Because the, oil never leaves the motor, one must tap into an internal oil line. That means drilling holes in the motor and, obviously, there is no room for error. But wait a minute, the oil does leave the motor. What about the pipe that feeds the top end? Yes, oil coolers have been plumbed into this before and it would be very easy to do. Simply cut out a section a few inches long from the middle of the pipe, attach the hoses from the radiator, one to the top and the other to the bottom. Done. The problem is that only a very small quantity of oil passes through this pipe, due to the restriction in it and only that amount will be cooled. It's just not enough. What about drilling out the restrictor to the size of the pipe? Don't even dream about it. The oil supply is finite and therefore, increasing the supply to one area decreases it to another. In this case, the big-ends and main bearings. These are the most expensive parts the motor and must not be starved of oil! OK, so now we've discovered that this is not a simple job, let's get to it. By the way, the method described here was learned during a conversation with Tony Hall. Onya Tony. Firstly remove the right-hand engine cover and then strip everything from it. As you look at the inside of it, you'll see that the oil is drawn from the sump, through the round hole at the bottom, see photo 1, into a pipe. From here it turns 90° and goes to the oil pump (two crescent shaped holes see photo 1) where it is pressurised. It then goes along another pipe for an inch or so, and then turns 90° toward the small filter cavity. It's at this turn that we'll tap into the system. During manufacture, the case would have been cast as a blank unit and the oil lines, along with the holes for the mounting screws, kick-start shaft, tacho drive, etc, were bored later. Because you can't drill around corners, whenever a change of direction was required they drilled right through the housing, once in each direction so the two holes intersected, then simply plugged up the ends of the holes at the outside of the housing. See photo 2.
Of the two plugs, we need to remove the upper one, the one nearest the tacho-drive. this is done by scraping the resin, if any, from the hole with a sharp instrument to reveal the plug. Next we must remove it. Drill a hole, about half the size of the plug, through it and into the oil line. It's made of steel and is only 5 or 6mm thick. A hand-drill is fine for this but go easy with it. Also, notice that the hole is not perpendicular to the surface of the case. Be sure to drill in line with the hole. Of course, this is best done with the housing held in a vice, but be careful how it's held. You mustn't damage the gasket surface, or tighten the vice so tight that it cracks the housing. Now, wind a broken-screw extractor (not a broken screw-extractor) into the hole you've drilled in the plug, so that it's in tight. Before going any further, enlist the help of an assistant, speaking of which, don't you wish that motorcyclists had assistants like magicians? It's their costumes that do it. Anyway, grab the nearest person and dream on. With the screw-extractor still in place, remove the cover from the vice and reposition it so that the screw-extractor is held in the vice, with your assistant holding the cover, just to support it's weight. Now, get a block of wood, or soft mallet and gently tap the cover away from the vice, pulling out the plug. That's the easy part.

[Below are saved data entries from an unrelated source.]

## src/rtl/alu.sv

```systemverilog
// Registered integer ALU using the MIPS R-type funct encodings.
// The datapath is combinational; the result and N/Z/C flags are captured one cycle later.
module alu #(
  parameter int DATA_WIDTH = 8,
  parameter int OP_WIDTH   = 6
) (
  input  logic                  i_clk,
  input  logic                  i_rst,
  input  logic [DATA_WIDTH-1:0] i_a,
  input  logic [DATA_WIDTH-1:0] i_b,
  input  logic [OP_WIDTH-1:0]   i_op,
  output logic [DATA_WIDTH-1:0] o_result,
  output logic                  o_negative,
  output logic                  o_zero,
  output logic                  o_carry
);

  localparam int SHAMT_W = $clog2(DATA_WIDTH);

  localparam logic [OP_WIDTH-1:0] OP_ADD = OP_WIDTH'(6'b100000);
  localparam logic [OP_WIDTH-1:0] OP_SUB = OP_WIDTH'(6'b100010);
  localparam logic [OP_WIDTH-1:0] OP_AND = OP_WIDTH'(6'b100100);
  localparam logic [OP_WIDTH-1:0] OP_OR  = OP_WIDTH'(6'b100101);
  localparam logic [OP_WIDTH-1:0] OP_XOR = OP_WIDTH'(6'b100110);
  localparam logic [OP_WIDTH-1:0] OP_NOR = OP_WIDTH'(6'b100111);
  localparam logic [OP_WIDTH-1:0] OP_SRA = OP_WIDTH'(6'b000011);
  localparam logic [OP_WIDTH-1:0] OP_SRL = OP_WIDTH'(6'b000010);

  function automatic logic [DATA_WIDTH-1:0] shift_arith(
    input logic [DATA_WIDTH-1:0] value,
    input logic [SHAMT_W-1:0]    amount
  );
    logic signed [DATA_WIDTH-1:0] value_s;
    value_s = $signed(value);
    return DATA_WIDTH'(value_s >>> amount);
  endfunction

  function automatic logic [DATA_WIDTH-1:0] shift_logic(
    input logic [DATA_WIDTH-1:0] value,
    input logic [SHAMT_W-1:0]    amount
  );
    return value >> amount;
  endfunction

  logic [DATA_WIDTH:0]   sum_p0;
  logic [DATA_WIDTH-1:0] diff_p0;
  logic [SHAMT_W-1:0]    shamt_p0;
  logic [DATA_WIDTH-1:0] result_p0;
  logic                  negative_p0;
  logic                  carry_p0;
  logic                  zero_p0;

  logic [DATA_WIDTH-1:0] result_p1;
  logic                  negative_p1;
  logic                  zero_p1;
  logic                  carry_p1;

  // Stage p0: combinational operation decode and evaluation
  assign sum_p0   = {1'b0, i_a} + {1'b0, i_b};
  assign diff_p0  = i_a - i_b;
  assign shamt_p0 = i_b[SHAMT_W-1:0];

  always_comb begin
    result_p0   = '0;
    negative_p0 = 1'b0;
    carry_p0    = 1'b0;
    unique case (i_op)
      OP_ADD: begin
        result_p0 = sum_p0[DATA_WIDTH-1:0];
        carry_p0  = sum_p0[DATA_WIDTH];
      end
      OP_SUB: begin
        result_p0   = diff_p0;
        negative_p0 = diff_p0[DATA_WIDTH-1];
      end
      OP_AND: result_p0 = i_a & i_b;
      OP_OR:  result_p0 = i_a | i_b;
      OP_XOR: result_p0 = i_a ^ i_b;
      OP_NOR: result_p0 = ~(i_a | i_b);
      OP_SRA: begin
        result_p0   = shift_arith(i_a, shamt_p0);
        negative_p0 = result_p0[DATA_WIDTH-1];
      end
      OP_SRL: result_p0 = shift_logic(i_a, shamt_p0);
      default: result_p0 = '0;
    endcase
  end

  assign zero_p0 = (result_p0 == '0);

  // Stage p1: output registers; reset clears result and flags
  always_ff @(posedge i_clk) begin
    if (i_rst) begin
      result_p1   <= '0;
      negative_p1 <= 1'b0;
      zero_p1     <= 1'b0;
      carry_p1    <= 1'b0;
    end else begin
      result_p1   <= result_p0;
      negative_p1 <= negative_p0;
      zero_p1     <= zero_p0;
      carry_p1    <= carry_p0;
    end
  end

  assign o_result   = result_p1;
  assign o_negative = negative_p1;
  assign o_zero     = zero_p1;
  assign o_carry    = carry_p1;

endmodule

```
==> src/rtl/neck_rate_monitor.sv <==
// Cut-rate monitor: free-running window counter plus the number of accepted
// detections in the current window; flags the detection that reaches the limit.
module neck_rate_monitor
    import neck_pkg::*;
#(
    parameter int WINDOW_CYCLES = 10000000,
    parameter int FAULT_CUTS    = 8
) (
    input  logic clk,
    input  logic rst,
    input  logic accept,
    output logic rate_trip
);

    localparam int WIN_W = $clog2(WINDOW_CYCLES);
    localparam int CNT_W = $clog2(FAULT_CUTS + 1);
    localparam logic [WIN_W-1:0] WIN_LAST = WIN_W'(WINDOW_CYCLES - 1);
    localparam logic [CNT_W-1:0] TRIP_CNT = CNT_W'(FAULT_CUTS);

    logic [WIN_W-1:0] win_cnt_r;
    logic [CNT_W-1:0] cuts_r;
    logic [CNT_W-1:0] cuts_base_s;
    logic [CNT_W-1:0] cuts_next_s;
    logic             wrap_s;

    // A detection in the wrap cycle is counted against the fresh window.
    always_comb begin
        wrap_s      = (win_cnt_r == WIN_LAST);
        cuts_base_s = wrap_s ? {CNT_W{1'b0}} : cuts_r;
        cuts_next_s = cuts_base_s + CNT_W'(1);
        rate_trip   = accept & (cuts_next_s == TRIP_CNT);
    end

    // Window counter and per-window cut count.
    always_ff @(posedge clk or posedge rst) begin
        if (rst) begin
            win_cnt_r <= {WIN_W{1'b0}};
            cuts_r    <= {CNT_W{1'b0}};
        end else begin
            win_cnt_r <= wrap_s ? {WIN_W{1'b0}} : win_cnt_r + WIN_W'(1);
            cuts_r    <= accept ? cuts_next_s : cuts_base_s;
        end
    end

endmodule

==> src/rtl/neck_gate_ctrl.sv <==
// IGBT gate controller: cuts welder power for a fixed off-time on each neck
// verdict, blanks further verdicts afterwards, and latches a rate fault.
module neck_gate_ctrl
    import neck_pkg::*;
#(
    parameter int OFF_CYCLES    = 20000,
    parameter int BLANK_CYCLES  = 50000,
    parameter int WINDOW_CYCLES = 10000000,
    parameter int FAULT_CUTS    = 8
) (
    input  logic                 clk,
    input  logic                 rst,
    input  logic                 neck_valid,
    input  logic                 neck_flag,
    input  logic                 ctl_switch,
    output logic                 power_switch,
    output logic                 busy,
    output logic                 fault,
    output logic [CUT_CNT_W-1:0] cut_cnt
);

    localparam int TMR_MAX = max_int(OFF_CYCLES, BLANK_CYCLES);
    localparam int TMR_W   = (TMR_MAX > 1) ? $clog2(TMR_MAX) : 1;
    localparam logic [TMR_W-1:0] OFF_LOAD   = TMR_W'(OFF_CYCLES - 1);
    localparam logic [TMR_W-1:0] BLANK_LOAD = TMR_W'(BLANK_CYCLES - 1);

    gate_state_t          state_r;
    gate_state_t          next_state_s;
    logic [TMR_W-1:0]     timer_r;
    logic [TMR_W-1:0]     timer_next_s;
    logic [CUT_CNT_W-1:0] cut_cnt_r;
    logic [CUT_CNT_W-1:0] cut_cnt_next_s;
    logic                 detect_s;
    logic                 accept_s;
    logic                 rate_trip_s;
    logic                 power_s;
    logic                 busy_s;
    logic                 fault_s;
    logic                 power_switch_r;
    logic                 busy_r;
    logic                 fault_r;

    assign detect_s = ctl_switch & neck_valid & neck_flag;
    assign accept_s = (state_r == RUN) & detect_s;

    neck_rate_monitor #(
        .WINDOW_CYCLES (WINDOW_CYCLES),
        .FAULT_CUTS    (FAULT_CUTS)
    ) u_rate (
        .clk       (clk),
        .rst       (rst),
        .accept    (accept_s),
        .rate_trip (rate_trip_s)
    );

    // State, timer and total-cut counter registers.
    always_ff @(posedge clk or posedge rst) begin
        if (rst) begin
            state_r   <= RUN;
            timer_r   <= {TMR_W{1'b0}};
            cut_cnt_r <= {CUT_CNT_W{1'b0}};
        end else begin
            state_r   <= next_state_s;
            timer_r   <= timer_next_s;
            cut_cnt_r <= cut_cnt_next_s;
        end
    end

    // Next-state logic; a bypass request beats timer expiry in CUT and BLANK.
    always_comb begin
        next_state_s   = state_r;
        timer_next_s   = timer_r;
        cut_cnt_next_s = cut_cnt_r;
        case (state_r)
            RUN: begin
                if (accept_s) begin
                    if (rate_trip_s) begin
                        next_state_s = FAULT;
                    end else begin
                        next_state_s   = CUT;
                        timer_next_s   = OFF_LOAD;
                        cut_cnt_next_s = sat_inc(cut_cnt_r);
                    end
                end else begin
                    next_state_s = RUN;
                end
            end
            CUT: begin
                if (!ctl_switch) begin
                    next_state_s = RUN;
                end else if (timer_r == {TMR_W{1'b0}}) begin
                    next_state_s = BLANK;
                    timer_next_s = BLANK_LOAD;
                end else begin
                    timer_next_s = timer_r - TMR_W'(1);
                end
            end
            BLANK: begin
                if (!ctl_switch) begin
                    next_state_s = RUN;
                end else if (timer_r == {TMR_W{1'b0}}) begin
                    next_state_s = RUN;
                end else begin
                    timer_next_s = timer_r - TMR_W'(1);
                end
            end
            FAULT: begin
                next_state_s = FAULT;
            end
            default: begin
                next_state_s = FAULT;
            end
        endcase
    end

    // Output decode from the upcoming state so registered outputs align with it.
    always_comb begin
        power_s = 1'b1;
        busy_s  = 1'b0;
        fault_s = 1'b0;
        case (next_state_s)
            RUN: begin
                power_s = 1'b1;
                busy_s  = 1'b0;
                fault_s = 1'b0;
            end
            CUT: begin
                power_s = 1'b0;
                busy_s  = 1'b1;
                fault_s = 1'b0;
            end
            BLANK: begin
                power_s = 1'b1;
                busy_s  = 1'b1;
                fault_s = 1'b0;
            end
            FAULT: begin
                power_s = 1'b1;
                busy_s  = 1'b0;
                fault_s = 1'b1;
            end
            default: begin
                power_s = 1'b1;
                busy_s  = 1'b0;
                fault_s = 1'b1;
            end
        endcase
    end

    // Output registers; reset leaves the IGBT conducting.
    always_ff @(posedge clk or posedge rst) begin
        if (rst) begin
            power_switch_r <= 1'b1;
            busy_r         <= 1'b0;
            fault_r        <= 1'b0;
        end else begin
            power_switch_r <= power_s;
            busy_r         <= busy_s;
            fault_r        <= fault_s;
        end
    end

    assign power_switch = power_switch_r;
    assign busy         = busy_r;
    assign fault        = fault_r;
    assign cut_cnt      = cut_cnt_r;

endmodule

Looking down the oil line, you'll see the other line, about half an inch or so down, going off to the small filter. Not only do we want to take the feed from the line that we've just unplugged but we must also block off the line to the filter. If this isn't done, the feed will go to both cooler, and the filter. Only half the oil will then be cooled.

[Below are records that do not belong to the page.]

--- config.mk ---
export PLATFORM = sky130hd
export DESIGN_NAME = sha1_single_block
export DESIGN_NICKNAME = d
export VERILOG_FILES = /design/src/rtl/ecies_pkg.sv /design/src/rtl/sha1_round.sv /design/src/rtl/sha1_single_block.sv
export SDC_FILE = /design/constraint.sdc
export NUM_CORES = 2
export LEC_CHECK = 0
export BUFFER_PORTS_ARGS = -buffer_cell sky130_fd_sc_hd__buf_2
export CORE_UTILIZATION = 33
export CTS_CLUSTER_SIZE = 20
export DETAILED_ROUTE_END_ITERATION = 12
export PLACE_DENSITY = 0.53
export SKIP_LAST_GASP = 1
export SLEW_MARGIN = 20
export SYNTH_ARGS = -nofsm -noshare
export SYNTH_HDL_FRONTEND = slang
export SYNTH_SLANG_ARGS = --single-unit
--- constraint.sdc ---
create_clock -name clk -period 9.75 [get_ports clk]
set_clock_uncertainty 0.1 [all_clocks]
set_input_delay 0 -clock clk [delete_from_list [all_inputs] [get_ports clk]]
set_output_delay 0 -clock clk [all_outputs]
set_load 0.01 [all_outputs]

To accomplish both at the same time, the line that's been unplugged will have to be bored out and tapped to accept a hose fitting of some kind, and this fitting must go into the line past the intersection of the other one. How complex this is depends on your choice of fittings. The example shown in photo 3 has tapered BSP (British Standard Pipe) threads. Cutting them requires a BSP tap. The fittings are made of brass and look nice when polished, are reasonably cheap to buy, and take clamped-on rubber hose. Boring out the case in perfect alignment with the hole isn't that critical, in that, it's the taper of the threads (with thread tape) that forms the seal. Just screw the fitting in until it feels tight with the elbow facing the right way, and it's done. The example shown in photo 4 has forged aluminium fittings. These are very expensive to buy, have a straight UNF thread, take braided stainless steel hose, and are anodized, usually blue or red They are also more difficult to fit. In either case, boring out the oil line will need to be done with a drill-press (see photo 5). This is to ensure that the drill goes squarely down the oil Line. If a hand drill is used it could go askew, and the metal surrounding the hole is only so thick. If the drill were to break through this, you'd have yourself a paper weight or, turned over, a novel ash tray.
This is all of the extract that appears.